*Activity*
In the entries below, find the line with "a21oi | 25 |" and the line with "setup endpoints to". Return those two lines and all lines between them, exactly.

(Saved entries)
File: config.mk
export PLATFORM = sky130hd
export DESIGN_NAME = debug_uart_tx_flat
export DESIGN_NICKNAME = d
export VERILOG_FILES = /design/src/rtl/debug_uart_tx_if.sv /design/src/rtl/debug_uart_tx.sv /design/src/flat_wrapper.sv
export SDC_FILE = /design/constraint.sdc
export NUM_CORES = 1
export LEC_CHECK = 0
export ABC_AREA = 0
export CORE_ASPECT_RATIO = 0.9
export CORE_MARGIN = 8
export CORE_UTILIZATION = 45
export DETAILED_ROUTE_END_ITERATION = 7
export DONT_BUFFER_PORTS = 1
export GPL_ROUTABILITY_DRIVEN = 0
export SYNTH_ARGS = -nofsm -noshare
export SYNTH_HDL_FRONTEND = slang
export SYNTH_SLANG_ARGS = --single-unit
File: constraint.sdc
create_clock -name clk -period 2.7 [get_ports clk]
set_input_delay 0.135 -clock clk [delete_from_list [all_inputs] [get_ports clk]]
set_output_delay 0.135 -clock clk [all_outputs]
set_load 0.005 [all_outputs]
File: src/rtl/debug_uart_tx_if.sv
// Bus bundle for debug_uart_tx: trigger, snapshot ports and the serial-side status outputs.
// The master drives trigger/ports; the slave (serializer) drives tx and status.
interface debug_uart_tx_if;
    logic       trigger;
    logic [7:0] debug_port1;
    logic [7:0] debug_port2;
    logic [7:0] debug_port3;
    logic [7:0] debug_port4;
    logic [7:0] debug_port5;
    logic [7:0] debug_port6;
    logic [7:0] debug_port7;
    logic       tx;
    logic       busy;
    logic       frame_done;
    logic       overrun;
    logic [7:0] seq;

    modport master (
        output trigger, debug_port1, debug_port2, debug_port3, debug_port4,
               debug_port5, debug_port6, debug_port7,
        input  tx, busy, frame_done, overrun, seq
    );

    modport slave (
        input  trigger, debug_port1, debug_port2, debug_port3, debug_port4,
               debug_port5, debug_port6, debug_port7,
        output tx, busy, frame_done, overrun, seq
    );
endinterface

File: src/rtl/debug_uart_tx.sv
// Debug-port frame serializer: snapshots seven 8-bit ports on trigger and sends
// SYNC, seq, p1..p7, chk as contiguous 8N1 bytes on tx.
module debug_uart_tx #(
    parameter int unsigned CLKS_PER_BIT = 16,
    parameter logic [7:0]  SYNC_BYTE    = 8'hA5
) (
    input  logic           clk,
    input  logic           nreset,
    debug_uart_tx_if.slave bus
);
    localparam int unsigned BW = $clog2(CLKS_PER_BIT);
    localparam logic [BW-1:0] BAUD_LAST = BW'(CLKS_PER_BIT - 1);

    typedef enum logic [1:0] {IDLE, START, DATA, STOP} state_t;

    state_t        state;
    logic [BW-1:0] baud;
    logic [2:0]    bit_idx;
    logic [3:0]    byte_idx;
    logic [7:0]    shift;
    logic [7:0]    sh_seq;
    logic [7:0]    sh_p [7];
    logic [7:0]    chk;
    logic [7:0]    next_byte;
    logic          bit_end;

    assign bit_end = (baud == BAUD_LAST);

    always_comb begin
        chk = sh_seq;
        for (int unsigned i = 0; i < 7; i++) chk = chk ^ sh_p[i];
    end

    // Byte that follows the one currently in flight.
    always_comb begin
        next_byte = SYNC_BYTE;
        case (byte_idx)
            4'd0:    next_byte = sh_seq;
            4'd1:    next_byte = sh_p[0];
            4'd2:    next_byte = sh_p[1];
            4'd3:    next_byte = sh_p[2];
            4'd4:    next_byte = sh_p[3];
            4'd5:    next_byte = sh_p[4];
            4'd6:    next_byte = sh_p[5];
            4'd7:    next_byte = sh_p[6];
            4'd8:    next_byte = chk;
            default: next_byte = SYNC_BYTE;
        endcase
    end

    always_ff @(posedge clk) begin
        if (nreset) begin
            state          <= IDLE;
            baud           <= '0;
            bit_idx        <= '0;
            byte_idx       <= '0;
            shift          <= '0;
            sh_seq         <= '0;
            for (int unsigned i = 0; i < 7; i++) sh_p[i] <= '0;
            bus.tx         <= 1'b1;
            bus.busy       <= 1'b0;
            bus.frame_done <= 1'b0;
            bus.overrun    <= 1'b0;
            bus.seq        <= '0;
        end else begin
            bus.frame_done <= 1'b0;
            if (bus.trigger && state != IDLE) bus.overrun <= 1'b1;
            case (state)
                IDLE: begin
                    if (bus.trigger) begin
                        sh_seq   <= bus.seq;
                        sh_p[0]  <= bus.debug_port1;
                        sh_p[1]  <= bus.debug_port2;
                        sh_p[2]  <= bus.debug_port3;
                        sh_p[3]  <= bus.debug_port4;
                        sh_p[4]  <= bus.debug_port5;
                        sh_p[5]  <= bus.debug_port6;
                        sh_p[6]  <= bus.debug_port7;
                        bus.seq  <= bus.seq + 8'd1;
                        shift    <= SYNC_BYTE;
                        byte_idx <= '0;
                        baud     <= '0;
                        bus.tx   <= 1'b0;
                        bus.busy <= 1'b1;
                        state    <= START;
                    end
                end
                START: begin
                    if (bit_end) begin
                        baud    <= '0;
                        bit_idx <= '0;
                        bus.tx  <= shift[0];
                        shift   <= shift >> 1;
                        state   <= DATA;
                    end else begin
                        baud <= baud + 1'b1;
                    end
                end
                DATA: begin
                    if (bit_end) begin
                        baud <= '0;
                        if (bit_idx == 3'd7) begin
                            bus.tx <= 1'b1;
                            state  <= STOP;
                        end else begin
                            bus.tx  <= shift[0];
                            shift   <= shift >> 1;
                            bit_idx <= bit_idx + 3'd1;
                        end
                    end else begin
                        baud <= baud + 1'b1;
                    end
                end
                STOP: begin
                    if (bit_end) begin
                        baud <= '0;
                        if (byte_idx < 4'd9) begin
                            byte_idx <= byte_idx + 4'd1;
                            shift    <= next_byte;
                            bus.tx   <= 1'b0;
                            state    <= START;
                        end else begin
                            byte_idx       <= '0;
                            bus.busy       <= 1'b0;
                            bus.frame_done <= 1'b1;
                            state          <= IDLE;
                        end
                    end else begin
                        baud <= baud + 1'b1;
                    end
                end
                default: state <= IDLE;
            endcase
        end
    end
endmodule

File: src/flat_wrapper.sv
// flat-port wrapper written by rule: the top's interface ports become plain ports
module debug_uart_tx_flat 
#(
    parameter int unsigned CLKS_PER_BIT = 16,
    parameter logic [7:0]  SYNC_BYTE    = 8'hA5
)
  (clk, nreset, bus_trigger, bus_debug_port1, bus_debug_port2, bus_debug_port3, bus_debug_port4, bus_debug_port5, bus_debug_port6, bus_debug_port7, bus_tx, bus_busy, bus_frame_done, bus_overrun, bus_seq);
  debug_uart_tx_if bus_i ();
  input  logic clk;
  input  logic nreset;
  input wire logic [$bits(bus_i.trigger)-1:0] bus_trigger;
  input wire logic [$bits(bus_i.debug_port1)-1:0] bus_debug_port1;
  input wire logic [$bits(bus_i.debug_port2)-1:0] bus_debug_port2;
  input wire logic [$bits(bus_i.debug_port3)-1:0] bus_debug_port3;
  input wire logic [$bits(bus_i.debug_port4)-1:0] bus_debug_port4;
  input wire logic [$bits(bus_i.debug_port5)-1:0] bus_debug_port5;
  input wire logic [$bits(bus_i.debug_port6)-1:0] bus_debug_port6;
  input wire logic [$bits(bus_i.debug_port7)-1:0] bus_debug_port7;
  output wire logic [$bits(bus_i.tx)-1:0] bus_tx;
  output wire logic [$bits(bus_i.busy)-1:0] bus_busy;
  output wire logic [$bits(bus_i.frame_done)-1:0] bus_frame_done;
  output wire logic [$bits(bus_i.overrun)-1:0] bus_overrun;
  output wire logic [$bits(bus_i.seq)-1:0] bus_seq;
  assign bus_i.trigger = bus_trigger;
  assign bus_i.debug_port1 = bus_debug_port1;
  assign bus_i.debug_port2 = bus_debug_port2;
  assign bus_i.debug_port3 = bus_debug_port3;
  assign bus_i.debug_port4 = bus_debug_port4;
  assign bus_i.debug_port5 = bus_debug_port5;
  assign bus_i.debug_port6 = bus_debug_port6;
  assign bus_i.debug_port7 = bus_debug_port7;
  assign bus_tx = bus_i.tx;
  assign bus_busy = bus_i.busy;
  assign bus_frame_done = bus_i.frame_done;
  assign bus_overrun = bus_i.overrun;
  assign bus_seq = bus_i.seq;
  debug_uart_tx #(.CLKS_PER_BIT(CLKS_PER_BIT), .SYNC_BYTE(SYNC_BYTE)) u_core (.clk(clk), .nreset(nreset), .bus(bus_i));
endmodule
## Yosys cells after proc, flatten, opt, wreduce, memory -nomap -nowiden

Memory sizes are Yosys's and may differ from the RTL's.
Cells that the tools add are included.
W data, S select, Z words.

| cells by class | value |
|---|---|
| order comparisons | 1 |
| reduce and logical (&&, ||, !) cells | 15 |
| bitwise operators | 16 |
| $add $sub $neg | 4 |
| equality and inequality tests | 21 |
| muxes and demuxes | 50 |

Operators by type and width:

| cell | count |
|---|---|
| $mux W8 | 13 |
| $pmux W8 S9 | 1 |
| $xor A8 B8 Y8 | 7 |
| $pmux W8 S4 | 1 |
| $mux W1 | 17 |
| $eq A4 B3 Y1 const B | 4 |
| $mux W4 | 4 |
| $pmux W4 S2 | 2 |
| $mux W2 | 5 |
| $ne A2 B1 Y1 const B | 5 |
| $reduce_and A5 Y1 | 2 |
| $mux W3 | 3 |
| $add A4 B1 Y4 const B | 2 |
| $add A8 B1 Y8 const B | 1 |
| $eq A4 B2 Y1 const B | 2 |
| $eq A4 B4 Y1 const B | 2 |
| $pmux W2 S4 | 1 |
| $reduce_and A4 Y1 | 2 |
| $or A1 B1 Y1 | 7 |
| $ne A2 B2 Y1 const B | 3 |
| $pmux W3 S2 | 1 |
| $reduce_and A6 Y1 | 1 |
| $reduce_bool A2 Y1 | 3 |
| $reduce_or A3 Y1 | 2 |
| 14 further kinds | 16 |

| word-level totals | value |
|---|---|
| memories | 1 |
| output and inout bits | 12 |
| register bits | 41 |
| word-level logic and storage cells | 119 |
| RAM bits | 56 |

Memory list:

| name | words | width | rd ports | clocked after Yosys merged registers in | write ports | line | source |
|---|---|---|---|---|---|---|---|
| u_core.sh_p | 7 | 8 | 7 | 0 | 7 | debug_uart_tx.sv:22 | `logic [7:0] sh_p [7];` |

## Longest topological paths before layout

An unclocked memory read counts as a cell.

| logic depth | value |
|---|---|
| depth in word-level cells | 12 |
| depth in mapped cells | 9 |
| gate-level depth less buffers | 7 |

## Least setup slack after synthesis

No wires, ideal clock.

| timing | value |
|---|---|
| kind | register to register |
| from | register u_core.state[0] |
| to | memory u_core.sh_p[0][0] (enable) |
| path buffers | 1 |
| cell stages (with the launch flop) | 6 |
| setup time | 0.636 ns |
| arrival | 2.017 ns |
| path slack | 0.047 ns |
| path through | dfxtp_1 -> inv_1 -> ha_1 -> nand2_1 -> clkbuf_1 -> nand2_1 |

RTL lines:

| element | line | source |
|---|---|---|
| from (decl) | debug_uart_tx.sv:16 | `state_t state;` |
| from (signal assigned) | debug_uart_tx.sv:53 | `state <= IDLE;` |
| from (signal assigned) | debug_uart_tx.sv:85 | `state <= START;` |
| from (signal assigned) | debug_uart_tx.sv:94 | `state <= DATA;` |
| to (decl) | debug_uart_tx.sv:22 |  |

## Worst setup path in the final report

| timing | value |
|---|---|
| from | register u_core.byte_idx[0] |
| to | register u_core.shift[5] |

| between the ends | value |
|---|---|
| word-level cells in the longest chain between the ends | 5 |
| elaborated cells on any way between the ends | 16 |
| those cells by class | order compare: 1; eq/ne: 9; mux: 4; reduce/logical: 2 |

Ends and longest elaborated chain:

| element | line | source |
|---|---|---|
| from (decl) | debug_uart_tx.sv:19 | `logic [3:0] byte_idx;` |
| from (signal assigned) | debug_uart_tx.sv:118 | `byte_idx <= byte_idx + 4'd1;` |
| $eq A4 B4 Y1, or another cell as far along | debug_uart_tx.sv:37 | `case (byte_idx)` |
| $pmux W8 S9 | debug_uart_tx.sv:37 |  |
| $mux W8 | debug_uart_tx.sv:117 | `if (byte_idx < 4'd9) begin` |
| $mux W8 | debug_uart_tx.sv:115 | `if (bit_end) begin` |
| $pmux W8 S4 | debug_uart_tx.sv:68 | `case (state)` |
| to (signal assigned) | debug_uart_tx.sv:93 | `shift <= shift >> 1;` |
| to (signal assigned) | debug_uart_tx.sv:107 | `shift <= shift >> 1;` |
| to (signal assigned) | debug_uart_tx.sv:119 | `shift <= next_byte;` |
| to (decl) | debug_uart_tx.sv:20 | `logic [7:0] shift;` |

Several ways; a longest one is shown, not always the timed one. The select of a mux whose other input is x is not followed.
A chain may end at the register's enable or synchronous reset.

==> impl_metrics.json <==
{
  "clock-sinks": 97,
  "ir_drop_v": 0.000465,
  "final_antenna_net_count": 0,
  "diodes": 0,
  "vias_per_cell": 5.58,
  "synth_area_leaders": "edfxtp_1, dfxtp_1, xnor2_1",
  "fin_nets": 574,
  "synth-simple-area-share_pct": 17.3,
  "cts_max_level": 3,
  "rows": 37,
  "antenna_found_initial": 0,
  "grt_pass1_wl_um": 19500,
  "fin_crit_sh_pct": 90.1,
  "cp_slowest_cell": "ha_1",
  "first_pass_iters": 5,
  "register_area_mm2": 0.00250,
  "hold_path_end": "u_core.sh_p[2][7]$_SDFFCE_PN0P_",
  "fillerInstances": 1010,
  "synth_edf_count": 56,
  "numCtsBuffers": 9,
  "rsz0062_at_grt": "false",
  "fmax_mhz": 411,
  "synthAdderAreaFrac_pct": 3.19,
  "cp_cell_sequence": "inv_1 > ha_1 > nor2b_2 > o22a_2 > nand3_4 > a2111oi_1 > a211oi_1",
  "maxCapViolations": 0,
  "io_pins": 71,
  "syn_nets": 558,
  "final_common_cell": "edfxtp_1",
  "drc": 0,
  "path_delay_family": "compound AO/OA/AOI/OAI gates",
  "track_usage_pct": 17.0,
  "netlist_area_mm2": 0.00510,
  "drt_iter0_markers": 336,
  "wl_per_cell_um": 18.6,
  "finalClockSkew_ns": 0.00945,
  "layout_common_cells": "edfxtp_1, and3_1, xnor2_1, dfxtp_1, nand2_1",
  "whs_ns": 0.0173,
  "worstPathRequired_ns": 2.92,
  "tightestPinTransition_ns": 0.917,
  "clockBufferDepth": 2,
  "wirelength_um": 12300,
  "power_density_mw_per_mm2": 915,
  "grt_max_degree": 48,
  "design.die.area_mm2": 0.0150,
  "via_count": 3701,
  "timing.final.hold_violations": 0,
  "fp.dieW_um": 128,
  "worstReg2RegEnd": "u_core.shift[5]$_SDFFE_PP0P_",
  "ys_ff_latch": 97,
  "ys.flop_type": "edfxtp_1",
  "design_area_mm2": 0.00580,
  "p_leak_nw": 2.20,
  "synth_top_family_by_area": "simple AND/OR/NAND/NOR gates",
  "hp-start": "bus_debug_port3[7]",
  "clkTransAtPathRegs_ns": 0.07,
  "cts_resized": 0,
  "die_h_um": 117,
  "synthXorXnorAreaFrac_pct": 10.8,
  "fin_tns_setup_ns": 0,
  "synth_cell_types": 56,
  "cp.arrival_ns": 2.65,
  "drive_gt1_share_pct": 7.10,
  "finalSetupViolations": 0,
  "crit_path_start_kind": "register",
  "critical_path_class": "register to register",
  "syn_area_per_cell_um2": 10.5,
  "start_util_pct": 45.3,
  "synth_top_cell_area_share_pct": 33.0,
  "first_global_vias": 3674,
  "multi_input_area_mm2": 0.00242,
  "cts_root_buf": "clkbuf_16",
  "reg2reg_from": "u_core.byte_idx[0]$_SDFFE_PP0P_",
  "yosys.area.top_type": "edfxtp_1",
  "clock_latency_ns": 0.35,
  "setup.worst_path.end_class": "register",
  "yosysWarnings": 0,
  "synth_compound_area_share_pct": 13.6,
  "dpl-instance-area_mm2": 0.00523,
  "syn_to_final_growth_pct": 13.8,
  "ys_async_sr_fraction_pct": 0,
  "reg2reg_slack_ns": 0.27,
  "worstRegToRegCells": 7,
  "period_minus_slack_ns": 2.43,
  "report.final.slew_viol_count": 0,
  "cts_tree": "yes",
  "min_path_type": "primary input to register",
  "seq_area_frac_synth_pct": 49.1,
  "hold_depth": 1,
  "numPortBuffers": 0,
  "muxShareOfSynthArea_pct": 2.60,
  "syn_inst": 486,
  "grt_overflow_total": 0,
  "core_area_mm2": 0.0112,
  "status": "finished, final reports clean",
  "cts_setup_buffers": 0,
  "slew_headroom_pct": 38.8,
  "worst-path-max-fanout": 15,
  "path_buf_inv": 1,
  "dp.final_hpwl_um": 8720,
  "cpPeakStageDelay_ns": 0.58
}
[where the power goes]
group          switching [mW]  internal, mW  leakage (nW)
sequential              0.247          1.92         0.937
clock                   0.556         0.722         0.145
combinational            1.07         0.800          1.12
[how the worst max path moves through the flow]
| stage | from | end | slack (ns) | cells past startpoint |
|---|---|---|---|---|
| after detailed placement | u_core.byte_idx[0]$_SDFFE_PP0P_ | u_core.shift[4]$_SDFFE_PP0P_ | 0.29 | 7 |
| after CTS | u_core.byte_idx[0]$_SDFFE_PP0P_ | u_core.shift[4]$_SDFFE_PP0P_ | 0.29 | 7 |
| final | u_core.byte_idx[0]$_SDFFE_PP0P_ | u_core.shift[5]$_SDFFE_PP0P_ | 0.27 | 7 |
| after global placement | u_core.byte_idx[0]$_SDFFE_PP0P_ | u_core.shift[1]$_SDFFE_PP0P_ | 0.40 | 7 |
| after global routing | u_core.byte_idx[0]$_SDFFE_PP0P_ | u_core.shift[2]$_SDFFE_PP0P_ | 0.02 | 7 |
| after floorplan | u_core.state[0]$_SDFFE_PP0P_ | u_core.sh_p[0][0]$_SDFFCE_PN0P_ | 0.05 | 5 |
[per-stage QoR]
stage	util, %	std cells	total power, mW	setup slack (ns)
global route	51.6	663	5.63	0.0237
floorplan	-	486	3.56	0.0469
global placement	46.5	620	3.98	0.400
finish	51.6	663	5.31	0.267
detailed placement	46.5	620	4.02	0.289
CTS	50.6	652	5.34	0.286
[worst register-to-register path: cells and delay by family (launching register included)]
kind	cells	cell delay, ns
adder cells (fa/ha/maj)	1	0.58
AND/OR/NAND/NOR	2	0.47
buffers and inverters	1	0.12
flip-flops	1	0.35
AO/OA/AOI/OAI	3	0.78
[layer usage]
metal | share of wire, % | vias to the layer above | GRT usage, %
met5 | 0 | - | 0
met2 | 47 | 94 | 27.2
met3 | 5.3 | 13 | 6.16
met1 | 46 | 1783 | 20.9
li1 | - | 1811 | -
met4 | 1.6 | 0 | 5.78
[cell type report]
class	count	area share, %
sequential	97	43.1
inverter	8	0.517
multi-input combinational	350	41.7
timing repair buffer	36	6.21
tap	156	3.36
clock inverter	6	1.12
clock buffer	10	3.95
[Yosys cell counts (all sizes together) (10+ instances only)]
| library cell | number |
|---|---|
| dfxtp | 41 |
| buf | 15 |
| clkbuf | 16 |
| mux2 | 10 |
| xnor2 | 49 |
| xor2 | 14 |
| ha | 13 |
| a21oi | 25 |
| a22oi | 20 |
| nand2 | 38 |
| nor2b | 11 |
| o21ai | 12 |
| nor2 | 27 |
| and3 | 51 |
| edfxtp | 56 |
[flip-flops by register name, summed over array words and instances, names as in the netlist, 2 cells and up]
name and count:
u_core.baud 4, u_core.bit_idx 3, u_core.bus.seq 8, u_core.byte_idx 4, u_core.sh_p 56, u_core.sh_seq 8, u_core.shift 8, u_core.state 2
[what timing repair did]
action	4_1_cts	5_1_grt
setup endpoints to repair	0	0
endpoints found under the hold margin	46	11
hold buffers	16	11
[kinds of logic after synthesis]
logic type / count (synthesis)
AOI/OAI and AO/OA: 97
xor gates and xnor gates: 63
adders and majority gates: 13
buffers and inverters: 39
DFF: 97
muxes: 12
and+or+nand+nor: 165
(Power assumes the default switching activity.)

*Exercise response*
| a21oi | 25 |
| a22oi | 20 |
| nand2 | 38 |
| nor2b | 11 |
| o21ai | 12 |
| nor2 | 27 |
| and3 | 51 |
| edfxtp | 56 |
[flip-flops by register name, summed over array words and instances, names as in the netlist, 2 cells and up]
name and count:
u_core.baud 4, u_core.bit_idx 3, u_core.bus.seq 8, u_core.byte_idx 4, u_core.sh_p 56, u_core.sh_seq 8, u_core.shift 8, u_core.state 2
[what timing repair did]
action	4_1_cts	5_1_grt
setup endpoints to repair	0	0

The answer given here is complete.